Dans un acte de violence, il y a toujours ce message implicite :
tu ne dois être que ce que j’attends que tu sois ; si tu n’es pas ce que j’attends, tu n’es pas ce que tu dois. C’est cela la négation de l’autre. C’est mettre des conditions, "mes" conditions. Si tu es ceci, si tu agis comme cela, alors je t’accueille ; si tu es autrement, si tu agis autrement, je te rejette, je te refuse. Tu n’as pas le droit d’exister, si ce n’est à "mes" conditions. C’est la négation existentielle.
On le voit, la violence, dans son sens profond, n’a pas besoin de manifestation physique.
Une insulte, un sarcasme, une parole humiliante… autant de manières de faire comprendre à quelqu’un qu’il n’est pas ce qu’il doit être, qu’il n’est pas tel qu’on peut l’approuver, l’accueillir. Mais il est aussi des formes encore plus subtiles, et beaucoup moins visibles, de négation de l’autre. Des formes de violence cachées par le masque de l’amour. Quand j’aime quelqu’un, est-ce bien cette personne que j’aime, ou ce que je projette sur elle ?
N’ai-je pas tendance à déployer des stratégies visant à ce que l’autre soit ce que je veux qu’il soit ? L’autre est ce qu’il est, indépendamment de mes attentes. Autrui transcende mon désir. Autrui m’échappe. Suis-je capable de l’accepter ?
Les amoureux sont violents, quand ils n’accueillent l’autre que conforme à leurs besoins affectifs. Toutes les stratégies déployées relèvent alors de la violence ; et particulièrement la plus dramatiquement efficace de toutes :
la culpabilisation. Culpabiliser, c’est dire à l’autre, ou pire encore, lui faire sentir :
si tu es ce que tu es, si tu agis en fonction de ce que tu ressens, alors je souffre, alors je suis déçu. Forme la plus subtile de la négation de l’autre.

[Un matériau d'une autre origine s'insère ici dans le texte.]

Context: an optimization exercise on an open-source flow, tuned for small area and a short achievable clock period. The choices shown serve that exercise and are no tape-out recipe. The RTL of this run was laid out without a check of its function. Power figures rest on the tool's default switching activity, not on a simulated workload.

`config.mk`:
```
export PLATFORM = sky130hd
export DESIGN_NAME = alu
export DESIGN_NICKNAME = alu
export VERILOG_FILES = /design/flow/design.v
export SDC_FILE = /design/flow/constraint.sdc
export NUM_CORES = 4
export LEC_CHECK = 0
export ABC_AREA = 1
export CAP_MARGIN = 20
export CORE_MARGIN = 2
export CORE_UTILIZATION = 40
export SLEW_MARGIN = 20
```
`constraint.sdc`:
```
create_clock -name core_clock -period 30.0 [get_ports {clk_p_i}]
set_input_delay 6.0000 -clock core_clock [delete_from_list [all_inputs] [get_ports {clk_p_i}]]
set_output_delay 6.0000 -clock core_clock [all_outputs]
set_load 0.01 [all_outputs]
```
`design.v`:
```
module alu(
             clk_p_i,
             reset_n_i,
             data_a_i,
             data_b_i,
             inst_i,
             data_o
             );
      input           clk_p_i;
      input           reset_n_i;
      input   [7:0]   data_a_i;
      input   [7:0]   data_b_i;
      input   [2:0]   inst_i;
      output reg  [15:0]  data_o;
      reg     [7:0]    data_a_d1_r;
      reg     [7:0]    data_b_d1_r;
      reg     [2:0]    inst_d1_r;
      wire    [7:0]    a = data_a_d1_r;
      wire    [7:0]    b = data_b_d1_r;
      wire             op_sub = (inst_d1_r == 3'b001);
      wire             op_abs = (inst_d1_r == 3'b101);
      wire             inv    = op_sub | (op_abs & a[7]);
      wire    [7:0]    x      = op_abs ? 8'b0 : b;
      wire    [7:0]    y      = a ^ {8{inv}};
      wire    [8:0]    s      = {1'b0, x} + {1'b0, y} + {8'b0, inv};
      wire             s8     = x[7] ^ y[7] ^ s[8];
      wire    [15:0]   prod;
      wire pp_0_0 = a[0] & b[0];
      wire pp_0_1 = a[0] & b[1];
      wire pp_0_2 = a[0] & b[2];
      wire pp_0_3 = a[0] & b[3];
      wire pp_0_4 = a[0] & b[4];
      wire pp_0_5 = a[0] & b[5];
      wire pp_0_6 = a[0] & b[6];
      wire pp_0_7 = ~(a[0] & b[7]);
      wire pp_1_0 = a[1] & b[0];
      wire pp_1_1 = a[1] & b[1];
      wire pp_1_2 = a[1] & b[2];
      wire pp_1_3 = a[1] & b[3];
      wire pp_1_4 = a[1] & b[4];
      wire pp_1_5 = a[1] & b[5];
      wire pp_1_6 = a[1] & b[6];
      wire pp_1_7 = ~(a[1] & b[7]);
      wire pp_2_0 = a[2] & b[0];
      wire pp_2_1 = a[2] & b[1];
      wire pp_2_2 = a[2] & b[2];
      wire pp_2_3 = a[2] & b[3];
      wire pp_2_4 = a[2] & b[4];
      wire pp_2_5 = a[2] & b[5];
      wire pp_2_6 = a[2] & b[6];
      wire pp_2_7 = ~(a[2] & b[7]);
      wire pp_3_0 = a[3] & b[0];
      wire pp_3_1 = a[3] & b[1];
      wire pp_3_2 = a[3] & b[2];
      wire pp_3_3 = a[3] & b[3];
      wire pp_3_4 = a[3] & b[4];
      wire pp_3_5 = a[3] & b[5];
      wire pp_3_6 = a[3] & b[6];
      wire pp_3_7 = ~(a[3] & b[7]);
      wire pp_4_0 = a[4] & b[0];
      wire pp_4_1 = a[4] & b[1];
      wire pp_4_2 = a[4] & b[2];
      wire pp_4_3 = a[4] & b[3];
      wire pp_4_4 = a[4] & b[4];
      wire pp_4_5 = a[4] & b[5];
      wire pp_4_6 = a[4] & b[6];
      wire pp_4_7 = ~(a[4] & b[7]);
      wire pp_5_0 = a[5] & b[0];
      wire pp_5_1 = a[5] & b[1];
      wire pp_5_2 = a[5] & b[2];
      wire pp_5_3 = a[5] & b[3];
      wire pp_5_4 = a[5] & b[4];
      wire pp_5_5 = a[5] & b[5];
      wire pp_5_6 = a[5] & b[6];
      wire pp_5_7 = ~(a[5] & b[7]);
      wire pp_6_0 = a[6] & b[0];
      wire pp_6_1 = a[6] & b[1];
      wire pp_6_2 = a[6] & b[2];
      wire pp_6_3 = a[6] & b[3];
      wire pp_6_4 = a[6] & b[4];
      wire pp_6_5 = a[6] & b[5];
      wire pp_6_6 = a[6] & b[6];
      wire pp_6_7 = ~(a[6] & b[7]);
      wire pp_7_0 = ~(a[7] & b[0]);
      wire pp_7_1 = ~(a[7] & b[1]);
      wire pp_7_2 = ~(a[7] & b[2]);
      wire pp_7_3 = ~(a[7] & b[3]);
      wire pp_7_4 = ~(a[7] & b[4]);
      wire pp_7_5 = ~(a[7] & b[5]);
      wire pp_7_6 = ~(a[7] & b[6]);
      wire pp_7_7 = a[7] & b[7];
      wire m_1, m_2; assign {m_2,m_1} = pp_0_6 + pp_1_5;
      wire m_3, m_4; assign {m_4,m_3} = pp_0_7 + pp_1_6 + pp_2_5;
      wire m_5, m_6; assign {m_6,m_5} = pp_3_4 + pp_4_3;
      wire m_7, m_8; assign {m_8,m_7} = pp_1_7 + pp_2_6 + pp_3_5;
      wire m_9, m_10; assign {m_10,m_9} = pp_4_4 + pp_5_3 + pp_6_2;
      wire m_11, m_12; assign {m_12,m_11} = pp_2_7 + pp_3_6 + pp_4_5;
      wire m_13, m_14; assign {m_14,m_13} = pp_0_4 + pp_1_3;
      wire m_15, m_16; assign {m_16,m_15} = pp_0_5 + pp_1_4 + pp_2_3;
      wire m_17, m_18; assign {m_18,m_17} = pp_3_2 + pp_4_1;
      wire m_19, m_20; assign {m_20,m_19} = m_1 + pp_2_4 + pp_3_3;
      wire m_21, m_22; assign {m_22,m_21} = pp_4_2 + pp_5_1 + pp_6_0;
      wire m_23, m_24; assign {m_24,m_23} = m_2 + m_3 + m_5;
      wire m_25, m_26; assign {m_26,m_25} = pp_5_2 + pp_6_1 + pp_7_0;
      wire m_27, m_28; assign {m_28,m_27} = m_4 + m_6 + m_7;
      wire m_29, m_30; assign {m_30,m_29} = m_9 + pp_7_1 + 1'b1;
      wire m_31, m_32; assign {m_32,m_31} = m_8 + m_10 + m_11;
      wire m_33, m_34; assign {m_34,m_33} = pp_5_4 + pp_6_3 + pp_7_2;
      wire m_35, m_36; assign {m_36,m_35} = m_12 + pp_3_7 + pp_4_6;
      wire m_37, m_38; assign {m_38,m_37} = pp_5_5 + pp_6_4 + pp_7_3;
      wire m_39, m_40; assign {m_40,m_39} = pp_4_7 + pp_5_6 + pp_6_5;
      wire m_41, m_42; assign {m_42,m_41} = pp_0_3 + pp_1_2;
      wire m_43, m_44; assign {m_44,m_43} = m_13 + pp_2_2 + pp_3_1;
      wire m_45, m_46; assign {m_46,m_45} = m_14 + m_15 + m_17;
      wire m_47, m_48; assign {m_48,m_47} = m_16 + m_18 + m_19;
      wire m_49, m_50; assign {m_50,m_49} = m_20 + m_22 + m_23;
      wire m_51, m_52; assign {m_52,m_51} = m_24 + m_26 + m_27;
      wire m_53, m_54; assign {m_54,m_53} = m_28 + m_30 + m_31;
      wire m_55, m_56; assign {m_56,m_55} = m_32 + m_34 + m_35;
      wire m_57, m_58; assign {m_58,m_57} = m_36 + m_38 + m_39;
      wire m_59, m_60; assign {m_60,m_59} = m_40 + pp_5_7 + pp_6_6;
      wire m_61, m_62; assign {m_62,m_61} = pp_0_2 + pp_1_1;
      wire m_63, m_64; assign {m_64,m_63} = m_41 + pp_2_1 + pp_3_0;
      wire m_65, m_66; assign {m_66,m_65} = m_42 + m_43 + pp_4_0;
      wire m_67, m_68; assign {m_68,m_67} = m_44 + m_45 + pp_5_0;
      wire m_69, m_70; assign {m_70,m_69} = m_46 + m_47 + m_21;
      wire m_71, m_72; assign {m_72,m_71} = m_48 + m_49 + m_25;
      wire m_73, m_74; assign {m_74,m_73} = m_50 + m_51 + m_29;
      wire m_75, m_76; assign {m_76,m_75} = m_52 + m_53 + m_33;
      wire m_77, m_78; assign {m_78,m_77} = m_54 + m_55 + m_37;
      wire m_79, m_80; assign {m_80,m_79} = m_56 + m_57 + pp_7_4;
      wire m_81, m_82; assign {m_82,m_81} = m_58 + m_59 + pp_7_5;
      wire m_83, m_84; assign {m_84,m_83} = m_60 + pp_6_7 + pp_7_6;
      wire [15:0] mra = {1'b1,m_84,m_82,m_80,m_78,m_76,m_74,m_72,m_70,m_68,m_66,m_64,m_62,m_61,pp_0_1,pp_0_0};
      wire [15:0] mrb = {1'b0,pp_7_7,m_83,m_81,m_79,m_77,m_75,m_73,m_71,m_69,m_67,m_65,m_63,pp_2_0,pp_1_0,1'b0};
      assign prod = mra + mrb;
      wire    [7:0]    rem;
      wire    [9:0]    a1 = {2'b0, a};
      wire    [9:0]    a2 = {1'b0, a, 1'b0};
      wire    [9:0]    a3 = a1 + a2;
      genvar j;
      generate
        for (j = 1; j <= 4; j = j + 1) begin : g_div
          wire [2*j-1:0] t;
          wire [2*j-1:0] r;
          wire [2*j:0]   d1, d2, d3;
          wire           f1, f2, f3, ge1, ge2, ge3;
          if (j == 1) begin : g_first
            assign t = b[7:6];
          end else begin : g_next
            assign t = {g_div[j-1].r, b[9-2*j:8-2*j]};
          end
          assign f1 = ~|a1[9:2*j];
          assign f2 = ~|a2[9:2*j];
          assign f3 = ~|a3[9:2*j];
          assign d1 = {1'b0, t} - {1'b0, a1[2*j-1:0]};
          assign d2 = {1'b0, t} - {1'b0, a2[2*j-1:0]};
          assign d3 = {1'b0, t} - {1'b0, a3[2*j-1:0]};
          assign ge1 = f1 & ~d1[2*j];
          assign ge2 = f2 & ~d2[2*j];
          assign ge3 = f3 & ~d3[2*j];
          assign r = ge3 ? d3[2*j-1:0] : ge2 ? d2[2*j-1:0] : ge1 ? d1[2*j-1:0] : t;
        end
      endgenerate
      assign rem = g_div[4].r;
      reg     [15:0]   ALU_d2_w;
      always@ (*)
      begin
          case(inst_d1_r)
            3'b000:    ALU_d2_w = {{7{s8}}, s8, s[7:0]};
            3'b001:    ALU_d2_w = {{7{s8}}, s8, s[7:0]};
            3'b010:    ALU_d2_w = prod;
            3'b011:    ALU_d2_w = {8'b0, a & b};
            3'b100:    ALU_d2_w = {8'b0, a ^ b};
            3'b101:    ALU_d2_w = {8'b0, s[7:0]};
            3'b110:    ALU_d2_w = {8'b0, s[8:1]};
            default:   ALU_d2_w = {8'b0, rem};
          endcase
      end
      always@(posedge clk_p_i)
          data_b_d1_r <= data_b_i;
      always@(posedge clk_p_i or negedge reset_n_i)
      begin
          if (reset_n_i == 1'b0)
          begin
            data_a_d1_r <= 0;
            inst_d1_r   <= 3'b011;
            data_o <= 0;
          end
          else
          begin
            data_a_d1_r <= data_a_i;
            inst_d1_r   <= inst_i;
            data_o <= ALU_d2_w;
          end
      end
endmodule
```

Alors, comment sortir de la violence ?
D’abord par l’accueil de soi.
Par l’amour de soi.
On est violent parce qu’on ne s’aime pas, parce qu’on se nie soi-même. La violence me quitte lorsque je suis capable de m’affirmer moi-même. C’est un paradoxe. Car on croit souvent que n’être pas violent, c’est "penser aux autres", donc limiter l’affirmation de soi. Or c’est l’illusion sur
laquelle repose toute violence. L’illusion que nier l’autre, c’est s’affirmer soi-même ; que l’affirmation de soi implique la négation de l’autre. C’est le contraire qui est vrai. La violence, négation de l’autre, repose sur une profonde négation de soi, sur la haine de soi. Inversement, la véritable affirmation de soi est toujours aussi affirmation de l’autre.
Le véritable amour de soi est amour de l’autre.